Anthony: Matt thinks outside the box. He’s got a warped sense of humour that is in line with my own. First and foremost, he’s very committed to his craft. He likes actors and while that may sound unusual, there are times when you work with directors who don’t because they think actors are ruining their film.
Matt: You grew up in South Australia but I was reading this was the first time you’d actually made a film in South Australia. Was that the case? What was it like?
Anthony: In the 30 years prior I think I’d spent about 2 days in Adelaide. That in itself was quite a surreal journey. I caught up with old soccer mates and a bunch of extended family. It’s funny because I failed to recognise a lot of Adelaide as so much has changed over that time.
Matt: A Roy Morgan poll last year that just 8% of those surveyed felt that real estate acted with a high amount of ethics and honesty – ranking it the 3rd lowest profession behind car salesman and advertising people. Was there a lot you learned having to play one in this film?
Anthony: I’m now of an age where I’ve bought and sold a few properties and so I’ve had plenty of experience with real estate agents. I drew on some of the not-so-positive experiences to put into the character.
Matt: Who came up with all the blurbs about each property that we hear you narrating in the film?
Anthony: That came from Matt as he wrote the script. His father was in real estate and I think that background knowledge also helped. Speaking the jargon felt like speaking Chinese to me.
Matt: You play quite a forlorn, depressed character which can often be difficult to illustrate on screen as it’s something entirely within the mind. What’s your approach? How do you go about that?
Anthony: I see film as a visual medium. It’s not radio. The less dialogue you have, the better. When you look at it on screen, you can pick up on the subtlety of a raised eyebrow or a look sideways. These things tell a story in themselves.
Matt: The plot device that brings you and Julia Blake together struck me as odd at first but then the connection that develops between you two really is the heart and soul of the movie. Was it an easy connection to build?
Anthony: When you’re working with fantastic actors, it makes you look so much better than you can be. She’s so good as an actor but also as a human. It was quite easy to develop that relationship with her.
Matt: John Clarke offers the comic relief in the film where you’re playing the straight guy and he’s the one being sarcastically humorous. I’m guessing those scenes were a lot fun?
Anthony: He has the best comic timing of perhaps anyone I’ve ever worked with. I messed up a lot of scenes with him because he’d make me laugh. You could see the crew working hard not to laugh also. You can’t teach that.
Matt: You’ve been touring the film around Australia over the past week with some Q&A sessions. What’s the reception been like?
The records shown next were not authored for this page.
This design comes from an exercise in tuning for small area, a short achievable clock period and few clock cycles on the open sky130 flow, not from production work. Only simulation tests tie the RTL to the original design; equivalence was not proved. No activity file was given, so power comes from the tool's default toggle rates.

==> flow/design.v <==
module hufdec_lut (
    input  wire [3:0]  len,
    input  wire [11:0] value,
    output wire [1:0]  kind,
    output wire [7:0]  val
);
  function automatic [9:0] huf_lut(input [15:0] key);
    case (key)
      {4'd2, 12'h000}: huf_lut = {2'd1, 8'h00};
      {4'd3, 12'h002}: huf_lut = {2'd1, 8'h01};
      {4'd3, 12'h003}: huf_lut = {2'd1, 8'hFF};
      {4'd4, 12'h008}: huf_lut = {2'd1, 8'h02};
      {4'd4, 12'h009}: huf_lut = {2'd1, 8'h03};
      {4'd4, 12'h00A}: huf_lut = {2'd1, 8'hFD};
      {4'd4, 12'h00B}: huf_lut = {2'd1, 8'hFE};
      {4'd6, 12'h030}: huf_lut = {2'd1, 8'h04};
      {4'd6, 12'h031}: huf_lut = {2'd1, 8'h05};
      {4'd6, 12'h032}: huf_lut = {2'd1, 8'h06};
      {4'd6, 12'h033}: huf_lut = {2'd1, 8'h07};
      {4'd6, 12'h034}: huf_lut = {2'd1, 8'hF9};
      {4'd6, 12'h035}: huf_lut = {2'd1, 8'hFA};
      {4'd6, 12'h036}: huf_lut = {2'd1, 8'hFB};
      {4'd6, 12'h037}: huf_lut = {2'd1, 8'hFC};
      {4'd8, 12'h0E0}: huf_lut = {2'd1, 8'h08};
      {4'd8, 12'h0E1}: huf_lut = {2'd1, 8'h09};
      {4'd8, 12'h0E2}: huf_lut = {2'd1, 8'h0A};
      {4'd8, 12'h0E3}: huf_lut = {2'd1, 8'h0B};
      {4'd8, 12'h0E4}: huf_lut = {2'd1, 8'h0C};
      {4'd8, 12'h0E5}: huf_lut = {2'd1, 8'h0D};
      {4'd8, 12'h0E6}: huf_lut = {2'd1, 8'h0E};
      {4'd8, 12'h0E7}: huf_lut = {2'd1, 8'h0F};
      {4'd8, 12'h0E8}: huf_lut = {2'd1, 8'hF1};
      {4'd8, 12'h0E9}: huf_lut = {2'd1, 8'hF2};
      {4'd8, 12'h0EA}: huf_lut = {2'd1, 8'hF3};
      {4'd8, 12'h0EB}: huf_lut = {2'd1, 8'hF4};
      {4'd8, 12'h0EC}: huf_lut = {2'd1, 8'hF5};
      {4'd8, 12'h0ED}: huf_lut = {2'd1, 8'hF6};
      {4'd8, 12'h0EE}: huf_lut = {2'd1, 8'hF7};
      {4'd8, 12'h0EF}: huf_lut = {2'd1, 8'hF8};
      {4'd11, 12'h780}: huf_lut = {2'd1, 8'h10};
      {4'd11, 12'h781}: huf_lut = {2'd1, 8'h11};
      {4'd11, 12'h782}: huf_lut = {2'd1, 8'h12};
      {4'd11, 12'h783}: huf_lut = {2'd1, 8'h13};
      {4'd11, 12'h784}: huf_lut = {2'd1, 8'h14};
      {4'd11, 12'h785}: huf_lut = {2'd1, 8'h15};
      {4'd11, 12'h786}: huf_lut = {2'd1, 8'h16};
      {4'd11, 12'h787}: huf_lut = {2'd1, 8'h17};
      {4'd11, 12'h788}: huf_lut = {2'd1, 8'h18};
      {4'd11, 12'h789}: huf_lut = {2'd1, 8'h19};
      {4'd11, 12'h78A}: huf_lut = {2'd1, 8'h1A};
      {4'd11, 12'h78B}: huf_lut = {2'd1, 8'h1B};
      {4'd11, 12'h78C}: huf_lut = {2'd1, 8'h1C};
      {4'd11, 12'h78D}: huf_lut = {2'd1, 8'h1D};
      {4'd11, 12'h78E}: huf_lut = {2'd1, 8'h1E};
      {4'd11, 12'h78F}: huf_lut = {2'd1, 8'hE2};
      {4'd11, 12'h790}: huf_lut = {2'd1, 8'hE3};
      {4'd11, 12'h791}: huf_lut = {2'd1, 8'hE4};
      {4'd11, 12'h792}: huf_lut = {2'd1, 8'hE5};
      {4'd11, 12'h793}: huf_lut = {2'd1, 8'hE6};
      {4'd11, 12'h794}: huf_lut = {2'd1, 8'hE7};
      {4'd11, 12'h795}: huf_lut = {2'd1, 8'hE8};
      {4'd11, 12'h796}: huf_lut = {2'd1, 8'hE9};
      {4'd11, 12'h797}: huf_lut = {2'd1, 8'hEA};
      {4'd11, 12'h798}: huf_lut = {2'd1, 8'hEB};
      {4'd11, 12'h799}: huf_lut = {2'd1, 8'hEC};
      {4'd11, 12'h79A}: huf_lut = {2'd1, 8'hED};
      {4'd11, 12'h79B}: huf_lut = {2'd1, 8'hEE};
      {4'd11, 12'h79C}: huf_lut = {2'd1, 8'hEF};
      {4'd11, 12'h79D}: huf_lut = {2'd1, 8'hF0};
      {4'd12, 12'hF3C}: huf_lut = {2'd1, 8'h1F};
      {4'd12, 12'hF3D}: huf_lut = {2'd1, 8'h20};
      {4'd12, 12'hF3E}: huf_lut = {2'd1, 8'h21};
      {4'd12, 12'hF3F}: huf_lut = {2'd1, 8'h22};
      {4'd12, 12'hF40}: huf_lut = {2'd1, 8'h23};
      {4'd12, 12'hF41}: huf_lut = {2'd1, 8'h24};
      {4'd12, 12'hF42}: huf_lut = {2'd1, 8'h25};
      {4'd12, 12'hF43}: huf_lut = {2'd1, 8'h26};
      {4'd12, 12'hF44}: huf_lut = {2'd1, 8'h27};
      {4'd12, 12'hF45}: huf_lut = {2'd1, 8'h28};
      {4'd12, 12'hF46}: huf_lut = {2'd1, 8'h29};
      {4'd12, 12'hF47}: huf_lut = {2'd1, 8'h2A};
      {4'd12, 12'hF48}: huf_lut = {2'd1, 8'h2B};
      {4'd12, 12'hF49}: huf_lut = {2'd1, 8'h2C};
      {4'd12, 12'hF4A}: huf_lut = {2'd1, 8'h2D};
      {4'd12, 12'hF4B}: huf_lut = {2'd1, 8'h2E};
      {4'd12, 12'hF4C}: huf_lut = {2'd1, 8'h2F};
      {4'd12, 12'hF4D}: huf_lut = {2'd1, 8'h30};
      {4'd12, 12'hF4E}: huf_lut = {2'd1, 8'h31};
      {4'd12, 12'hF4F}: huf_lut = {2'd1, 8'h32};
      {4'd12, 12'hF50}: huf_lut = {2'd1, 8'h33};
      {4'd12, 12'hF51}: huf_lut = {2'd1, 8'h34};
      {4'd12, 12'hF52}: huf_lut = {2'd1, 8'h35};
      {4'd12, 12'hF53}: huf_lut = {2'd1, 8'h36};
      {4'd12, 12'hF54}: huf_lut = {2'd1, 8'h37};
      {4'd12, 12'hF55}: huf_lut = {2'd1, 8'h38};
      {4'd12, 12'hF56}: huf_lut = {2'd1, 8'h39};
      {4'd12, 12'hF57}: huf_lut = {2'd1, 8'h3A};
      {4'd12, 12'hF58}: huf_lut = {2'd1, 8'h3B};
      {4'd12, 12'hF59}: huf_lut = {2'd1, 8'h3C};
      {4'd12, 12'hF5A}: huf_lut = {2'd1, 8'h3D};
      {4'd12, 12'hF5B}: huf_lut = {2'd1, 8'h3E};
      {4'd12, 12'hF5C}: huf_lut = {2'd1, 8'h3F};
      {4'd12, 12'hF5D}: huf_lut = {2'd1, 8'h40};
      {4'd12, 12'hF5E}: huf_lut = {2'd1, 8'h41};
      {4'd12, 12'hF5F}: huf_lut = {2'd1, 8'h42};
      {4'd12, 12'hF60}: huf_lut = {2'd1, 8'h43};
      {4'd12, 12'hF61}: huf_lut = {2'd1, 8'h44};
      {4'd12, 12'hF62}: huf_lut = {2'd1, 8'h45};
      {4'd12, 12'hF63}: huf_lut = {2'd1, 8'h46};
      {4'd12, 12'hF64}: huf_lut = {2'd1, 8'h47};
      {4'd12, 12'hF65}: huf_lut = {2'd1, 8'h48};
      {4'd12, 12'hF66}: huf_lut = {2'd1, 8'h49};
      {4'd12, 12'hF67}: huf_lut = {2'd1, 8'h4A};
      {4'd12, 12'hF68}: huf_lut = {2'd1, 8'h4B};
      {4'd12, 12'hF69}: huf_lut = {2'd1, 8'h4C};
      {4'd12, 12'hF6A}: huf_lut = {2'd1, 8'h4D};
      {4'd12, 12'hF6B}: huf_lut = {2'd1, 8'h4E};
      {4'd12, 12'hF6C}: huf_lut = {2'd1, 8'h4F};
      {4'd12, 12'hF6D}: huf_lut = {2'd1, 8'h50};
      {4'd12, 12'hF6E}: huf_lut = {2'd1, 8'h51};
      {4'd12, 12'hF6F}: huf_lut = {2'd1, 8'h52};
      {4'd12, 12'hF70}: huf_lut = {2'd1, 8'h53};
      {4'd12, 12'hF71}: huf_lut = {2'd1, 8'h54};
      {4'd12, 12'hF72}: huf_lut = {2'd1, 8'h55};
      {4'd12, 12'hF73}: huf_lut = {2'd1, 8'h56};
      {4'd12, 12'hF74}: huf_lut = {2'd1, 8'h57};
      {4'd12, 12'hF75}: huf_lut = {2'd1, 8'h58};
      {4'd12, 12'hF76}: huf_lut = {2'd1, 8'h59};
      {4'd12, 12'hF77}: huf_lut = {2'd1, 8'h5A};
      {4'd12, 12'hF78}: huf_lut = {2'd1, 8'h5B};
      {4'd12, 12'hF79}: huf_lut = {2'd1, 8'h5C};
      {4'd12, 12'hF7A}: huf_lut = {2'd1, 8'h5D};
      {4'd12, 12'hF7B}: huf_lut = {2'd1, 8'h5E};
      {4'd12, 12'hF7C}: huf_lut = {2'd1, 8'h5F};
      {4'd12, 12'hF7D}: huf_lut = {2'd1, 8'h60};
      {4'd12, 12'hF7E}: huf_lut = {2'd1, 8'h61};
      {4'd12, 12'hF7F}: huf_lut = {2'd1, 8'h62};
      {4'd12, 12'hF80}: huf_lut = {2'd1, 8'h63};
      {4'd12, 12'hF81}: huf_lut = {2'd1, 8'h64};
      {4'd12, 12'hF82}: huf_lut = {2'd1, 8'h65};
      {4'd12, 12'hF83}: huf_lut = {2'd1, 8'h66};
      {4'd12, 12'hF84}: huf_lut = {2'd1, 8'h67};
      {4'd12, 12'hF85}: huf_lut = {2'd1, 8'h68};
      {4'd12, 12'hF86}: huf_lut = {2'd1, 8'h69};
      {4'd12, 12'hF87}: huf_lut = {2'd1, 8'h6A};
      {4'd12, 12'hF88}: huf_lut = {2'd1, 8'h6B};
      {4'd12, 12'hF89}: huf_lut = {2'd1, 8'h6C};
      {4'd12, 12'hF8A}: huf_lut = {2'd1, 8'h6D};
      {4'd12, 12'hF8B}: huf_lut = {2'd1, 8'h6E};
      {4'd12, 12'hF8C}: huf_lut = {2'd1, 8'h6F};
      {4'd12, 12'hF8D}: huf_lut = {2'd1, 8'h70};
      {4'd12, 12'hF8E}: huf_lut = {2'd1, 8'h71};
      {4'd12, 12'hF8F}: huf_lut = {2'd1, 8'h72};
      {4'd12, 12'hF90}: huf_lut = {2'd1, 8'h73};
      {4'd12, 12'hF91}: huf_lut = {2'd1, 8'h74};
      {4'd12, 12'hF92}: huf_lut = {2'd1, 8'h75};
      {4'd12, 12'hF93}: huf_lut = {2'd1, 8'h76};
      {4'd12, 12'hF94}: huf_lut = {2'd1, 8'h77};
      {4'd12, 12'hF95}: huf_lut = {2'd1, 8'h78};
      {4'd12, 12'hF96}: huf_lut = {2'd1, 8'h79};
      {4'd12, 12'hF97}: huf_lut = {2'd1, 8'h7A};
      {4'd12, 12'hF98}: huf_lut = {2'd1, 8'h7B};
      {4'd12, 12'hF99}: huf_lut = {2'd1, 8'h7C};
      {4'd12, 12'hF9A}: huf_lut = {2'd1, 8'h7D};
      {4'd12, 12'hF9B}: huf_lut = {2'd1, 8'h7E};
      {4'd12, 12'hF9C}: huf_lut = {2'd1, 8'h7F};
      {4'd12, 12'hF9D}: huf_lut = {2'd1, 8'h80};
      {4'd12, 12'hF9E}: huf_lut = {2'd1, 8'h81};
      {4'd12, 12'hF9F}: huf_lut = {2'd1, 8'h82};
      {4'd12, 12'hFA0}: huf_lut = {2'd1, 8'h83};
      {4'd12, 12'hFA1}: huf_lut = {2'd1, 8'h84};
      {4'd12, 12'hFA2}: huf_lut = {2'd1, 8'h85};
      {4'd12, 12'hFA3}: huf_lut = {2'd1, 8'h86};
      {4'd12, 12'hFA4}: huf_lut = {2'd1, 8'h87};
      {4'd12, 12'hFA5}: huf_lut = {2'd1, 8'h88};
      {4'd12, 12'hFA6}: huf_lut = {2'd1, 8'h89};
      {4'd12, 12'hFA7}: huf_lut = {2'd1, 8'h8A};
      {4'd12, 12'hFA8}: huf_lut = {2'd1, 8'h8B};
      {4'd12, 12'hFA9}: huf_lut = {2'd1, 8'h8C};
      {4'd12, 12'hFAA}: huf_lut = {2'd1, 8'h8D};
      {4'd12, 12'hFAB}: huf_lut = {2'd1, 8'h8E};
      {4'd12, 12'hFAC}: huf_lut = {2'd1, 8'h8F};
      {4'd12, 12'hFAD}: huf_lut = {2'd1, 8'h90};
      {4'd12, 12'hFAE}: huf_lut = {2'd1, 8'h91};
      {4'd12, 12'hFAF}: huf_lut = {2'd1, 8'h92};
      {4'd12, 12'hFB0}: huf_lut = {2'd1, 8'h93};
      {4'd12, 12'hFB1}: huf_lut = {2'd1, 8'h94};
      {4'd12, 12'hFB2}: huf_lut = {2'd1, 8'h95};
      {4'd12, 12'hFB3}: huf_lut = {2'd1, 8'h96};
      {4'd12, 12'hFB4}: huf_lut = {2'd1, 8'h97};
      {4'd12, 12'hFB5}: huf_lut = {2'd1, 8'h98};
      {4'd12, 12'hFB6}: huf_lut = {2'd1, 8'h99};
      {4'd12, 12'hFB7}: huf_lut = {2'd1, 8'h9A};
      {4'd12, 12'hFB8}: huf_lut = {2'd1, 8'h9B};
      {4'd12, 12'hFB9}: huf_lut = {2'd1, 8'h9C};
      {4'd12, 12'hFBA}: huf_lut = {2'd1, 8'h9D};
      {4'd12, 12'hFBB}: huf_lut = {2'd1, 8'h9E};
      {4'd12, 12'hFBC}: huf_lut = {2'd1, 8'h9F};
      {4'd12, 12'hFBD}: huf_lut = {2'd1, 8'hA0};
      {4'd12, 12'hFBE}: huf_lut = {2'd1, 8'hA1};
      {4'd12, 12'hFBF}: huf_lut = {2'd1, 8'hA2};
      {4'd12, 12'hFC0}: huf_lut = {2'd1, 8'hA3};
      {4'd12, 12'hFC1}: huf_lut = {2'd1, 8'hA4};
      {4'd12, 12'hFC2}: huf_lut = {2'd1, 8'hA5};
      {4'd12, 12'hFC3}: huf_lut = {2'd1, 8'hA6};
      {4'd12, 12'hFC4}: huf_lut = {2'd1, 8'hA7};
      {4'd12, 12'hFC5}: huf_lut = {2'd1, 8'hA8};
      {4'd12, 12'hFC6}: huf_lut = {2'd1, 8'hA9};
      {4'd12, 12'hFC7}: huf_lut = {2'd1, 8'hAA};
      {4'd12, 12'hFC8}: huf_lut = {2'd1, 8'hAB};
      {4'd12, 12'hFC9}: huf_lut = {2'd1, 8'hAC};
      {4'd12, 12'hFCA}: huf_lut = {2'd1, 8'hAD};
      {4'd12, 12'hFCB}: huf_lut = {2'd1, 8'hAE};
      {4'd12, 12'hFCC}: huf_lut = {2'd1, 8'hAF};
      {4'd12, 12'hFCD}: huf_lut = {2'd1, 8'hB0};
      {4'd12, 12'hFCE}: huf_lut = {2'd1, 8'hB1};
      {4'd12, 12'hFCF}: huf_lut = {2'd1, 8'hB2};
      {4'd12, 12'hFD0}: huf_lut = {2'd1, 8'hB3};
      {4'd12, 12'hFD1}: huf_lut = {2'd1, 8'hB4};
      {4'd12, 12'hFD2}: huf_lut = {2'd1, 8'hB5};
      {4'd12, 12'hFD3}: huf_lut = {2'd1, 8'hB6};
      {4'd12, 12'hFD4}: huf_lut = {2'd1, 8'hB7};
      {4'd12, 12'hFD5}: huf_lut = {2'd1, 8'hB8};
      {4'd12, 12'hFD6}: huf_lut = {2'd1, 8'hB9};
      {4'd12, 12'hFD7}: huf_lut = {2'd1, 8'hBA};
      {4'd12, 12'hFD8}: huf_lut = {2'd1, 8'hBB};
      {4'd12, 12'hFD9}: huf_lut = {2'd1, 8'hBC};
      {4'd12, 12'hFDA}: huf_lut = {2'd1, 8'hBD};
      {4'd12, 12'hFDB}: huf_lut = {2'd1, 8'hBE};
      {4'd12, 12'hFDC}: huf_lut = {2'd1, 8'hBF};
      {4'd12, 12'hFDD}: huf_lut = {2'd1, 8'hC0};
      {4'd12, 12'hFDE}: huf_lut = {2'd1, 8'hC1};
      {4'd12, 12'hFDF}: huf_lut = {2'd1, 8'hC2};
      {4'd12, 12'hFE0}: huf_lut = {2'd1, 8'hC3};
      {4'd12, 12'hFE1}: huf_lut = {2'd1, 8'hC4};
      {4'd12, 12'hFE2}: huf_lut = {2'd1, 8'hC5};
      {4'd12, 12'hFE3}: huf_lut = {2'd1, 8'hC6};
      {4'd12, 12'hFE4}: huf_lut = {2'd1, 8'hC7};
      {4'd12, 12'hFE5}: huf_lut = {2'd1, 8'hC8};
      {4'd12, 12'hFE6}: huf_lut = {2'd1, 8'hC9};
      {4'd12, 12'hFE7}: huf_lut = {2'd1, 8'hCA};
      {4'd12, 12'hFE8}: huf_lut = {2'd1, 8'hCB};
      {4'd12, 12'hFE9}: huf_lut = {2'd1, 8'hCC};
      {4'd12, 12'hFEA}: huf_lut = {2'd1, 8'hCD};
      {4'd12, 12'hFEB}: huf_lut = {2'd1, 8'hCE};
      {4'd12, 12'hFEC}: huf_lut = {2'd1, 8'hCF};
      {4'd12, 12'hFED}: huf_lut = {2'd1, 8'hD0};
      {4'd12, 12'hFEE}: huf_lut = {2'd1, 8'hD1};
      {4'd12, 12'hFEF}: huf_lut = {2'd1, 8'hD2};
      {4'd12, 12'hFF0}: huf_lut = {2'd1, 8'hD3};
      {4'd12, 12'hFF1}: huf_lut = {2'd1, 8'hD4};
      {4'd12, 12'hFF2}: huf_lut = {2'd1, 8'hD5};
      {4'd12, 12'hFF3}: huf_lut = {2'd1, 8'hD6};
      {4'd12, 12'hFF4}: huf_lut = {2'd1, 8'hD7};
      {4'd12, 12'hFF5}: huf_lut = {2'd1, 8'hD8};
      {4'd12, 12'hFF6}: huf_lut = {2'd1, 8'hD9};
      {4'd12, 12'hFF7}: huf_lut = {2'd1, 8'hDA};
      {4'd12, 12'hFF8}: huf_lut = {2'd1, 8'hDB};
      {4'd12, 12'hFF9}: huf_lut = {2'd1, 8'hDC};
      {4'd12, 12'hFFA}: huf_lut = {2'd1, 8'hDD};
      {4'd12, 12'hFFB}: huf_lut = {2'd1, 8'hDE};
      {4'd12, 12'hFFC}: huf_lut = {2'd1, 8'hDF};
      {4'd12, 12'hFFD}: huf_lut = {2'd1, 8'hE0};
      {4'd12, 12'hFFE}: huf_lut = {2'd1, 8'hE1};
      {4'd12, 12'hFFF}: huf_lut = {2'd2, 8'h00};
      default: huf_lut = {2'd0, 8'h00};
    endcase
  endfunction
  assign {kind, val} = huf_lut({len, value});
endmodule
Anthony: It’s been fantastic. You can always tell with Q&As. The response has been enthusiastic and there have been a lot of questions. A guy last night asked me about a transition from Julia’s character getting involved with John Clarke’s character’s father who was in an institution. He didn’t see how that jump could possibly happen. It shows that audiences are very astute. My theory was that Matt Saville wants audiences to work as opposed to having the emotional content of a film spoon fed to you.
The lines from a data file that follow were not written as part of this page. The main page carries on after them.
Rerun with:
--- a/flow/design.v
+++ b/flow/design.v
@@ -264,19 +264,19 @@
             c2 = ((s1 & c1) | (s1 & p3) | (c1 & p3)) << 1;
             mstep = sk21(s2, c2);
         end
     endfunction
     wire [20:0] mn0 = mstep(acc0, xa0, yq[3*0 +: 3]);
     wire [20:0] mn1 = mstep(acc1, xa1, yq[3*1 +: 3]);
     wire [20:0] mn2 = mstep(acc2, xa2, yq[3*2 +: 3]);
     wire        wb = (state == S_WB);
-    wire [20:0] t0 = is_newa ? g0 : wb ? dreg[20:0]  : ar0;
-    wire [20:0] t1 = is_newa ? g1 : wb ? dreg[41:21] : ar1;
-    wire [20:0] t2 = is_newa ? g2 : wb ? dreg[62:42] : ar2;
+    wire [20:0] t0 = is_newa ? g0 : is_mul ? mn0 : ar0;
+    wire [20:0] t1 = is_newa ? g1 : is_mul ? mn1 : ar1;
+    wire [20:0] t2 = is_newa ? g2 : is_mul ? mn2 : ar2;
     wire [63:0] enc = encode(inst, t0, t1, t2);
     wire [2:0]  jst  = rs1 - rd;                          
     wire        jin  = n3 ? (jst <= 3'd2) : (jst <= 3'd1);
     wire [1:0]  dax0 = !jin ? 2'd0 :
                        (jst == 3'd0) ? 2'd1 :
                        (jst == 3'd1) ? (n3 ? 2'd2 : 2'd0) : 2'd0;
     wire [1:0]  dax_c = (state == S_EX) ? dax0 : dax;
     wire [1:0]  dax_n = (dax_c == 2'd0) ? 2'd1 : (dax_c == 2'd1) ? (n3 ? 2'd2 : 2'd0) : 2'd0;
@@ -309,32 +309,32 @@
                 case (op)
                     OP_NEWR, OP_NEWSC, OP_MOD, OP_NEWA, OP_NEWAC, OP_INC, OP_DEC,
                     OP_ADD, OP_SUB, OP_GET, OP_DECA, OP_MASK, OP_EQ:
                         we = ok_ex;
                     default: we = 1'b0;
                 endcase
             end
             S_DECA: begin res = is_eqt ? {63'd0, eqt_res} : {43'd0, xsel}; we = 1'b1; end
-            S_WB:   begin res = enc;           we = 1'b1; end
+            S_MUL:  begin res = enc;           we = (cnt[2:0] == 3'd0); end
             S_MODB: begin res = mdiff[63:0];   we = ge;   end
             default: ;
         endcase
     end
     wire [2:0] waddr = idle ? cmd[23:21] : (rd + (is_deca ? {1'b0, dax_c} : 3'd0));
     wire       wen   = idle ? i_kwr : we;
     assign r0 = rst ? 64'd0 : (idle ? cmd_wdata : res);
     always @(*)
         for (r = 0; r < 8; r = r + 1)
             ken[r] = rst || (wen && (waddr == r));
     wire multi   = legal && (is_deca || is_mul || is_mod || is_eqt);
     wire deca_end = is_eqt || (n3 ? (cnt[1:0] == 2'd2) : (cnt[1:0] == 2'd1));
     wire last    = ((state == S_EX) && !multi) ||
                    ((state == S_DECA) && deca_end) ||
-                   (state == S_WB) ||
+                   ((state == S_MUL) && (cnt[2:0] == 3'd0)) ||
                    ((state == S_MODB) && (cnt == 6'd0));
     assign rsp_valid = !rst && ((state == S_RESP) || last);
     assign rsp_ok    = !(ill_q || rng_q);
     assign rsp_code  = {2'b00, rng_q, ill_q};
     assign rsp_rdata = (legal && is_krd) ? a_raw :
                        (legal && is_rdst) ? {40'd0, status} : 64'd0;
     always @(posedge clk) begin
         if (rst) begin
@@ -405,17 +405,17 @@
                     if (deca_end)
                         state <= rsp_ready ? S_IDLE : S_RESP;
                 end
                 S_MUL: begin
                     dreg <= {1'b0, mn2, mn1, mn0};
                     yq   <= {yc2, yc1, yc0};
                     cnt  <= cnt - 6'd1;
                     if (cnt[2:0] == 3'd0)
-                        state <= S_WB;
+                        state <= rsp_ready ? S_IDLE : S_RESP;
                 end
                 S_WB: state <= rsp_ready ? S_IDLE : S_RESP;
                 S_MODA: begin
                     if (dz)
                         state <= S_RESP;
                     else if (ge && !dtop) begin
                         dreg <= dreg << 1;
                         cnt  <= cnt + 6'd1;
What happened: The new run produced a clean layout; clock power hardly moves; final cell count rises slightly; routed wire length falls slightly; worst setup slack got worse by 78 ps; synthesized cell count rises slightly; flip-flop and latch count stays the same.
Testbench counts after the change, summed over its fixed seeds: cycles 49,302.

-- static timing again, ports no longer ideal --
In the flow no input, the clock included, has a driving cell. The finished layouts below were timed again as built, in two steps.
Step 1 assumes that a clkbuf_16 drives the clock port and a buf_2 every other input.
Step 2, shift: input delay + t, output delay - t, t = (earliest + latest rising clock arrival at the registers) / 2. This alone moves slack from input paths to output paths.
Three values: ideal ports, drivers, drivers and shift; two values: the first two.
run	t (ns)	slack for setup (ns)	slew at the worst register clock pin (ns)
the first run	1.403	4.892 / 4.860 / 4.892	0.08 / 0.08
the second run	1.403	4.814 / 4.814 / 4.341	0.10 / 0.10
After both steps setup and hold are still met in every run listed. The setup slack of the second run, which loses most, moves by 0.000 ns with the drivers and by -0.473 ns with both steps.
Matt: A lot is made about the state of the film industry in Australia. Some are optimistic, some are pessimistic. After a record year at the box-office in 2015 with films like Mad Max: Fury Road and The Dressmaker, what are your thoughts on the state of Australian cinema at the moment?
Anthony: My views of Australian cinema are always positive. We have a track record over the last 30 years of consistently churning out world class movies. We have world class talent not just in front of the camera but also in behind the camera. Because of the lack of finance, Australian storytellers have to be so much more creative in how they achieve what they want to achieve. That energy generates ingenuity and that’s what makes Australian films unique. I’ve always said that the mistake to make is to follow the American model. It doesn’t work here because Australians have a different sensibility and a different sense of humour.
Matt: What are you working on at the moment? When will we see you on screen next?
Anthony: I’ve had a busy year working on 7 independent films. The next thing coming out will be the second series of The Code. That’s the first thing that’ll be coming out.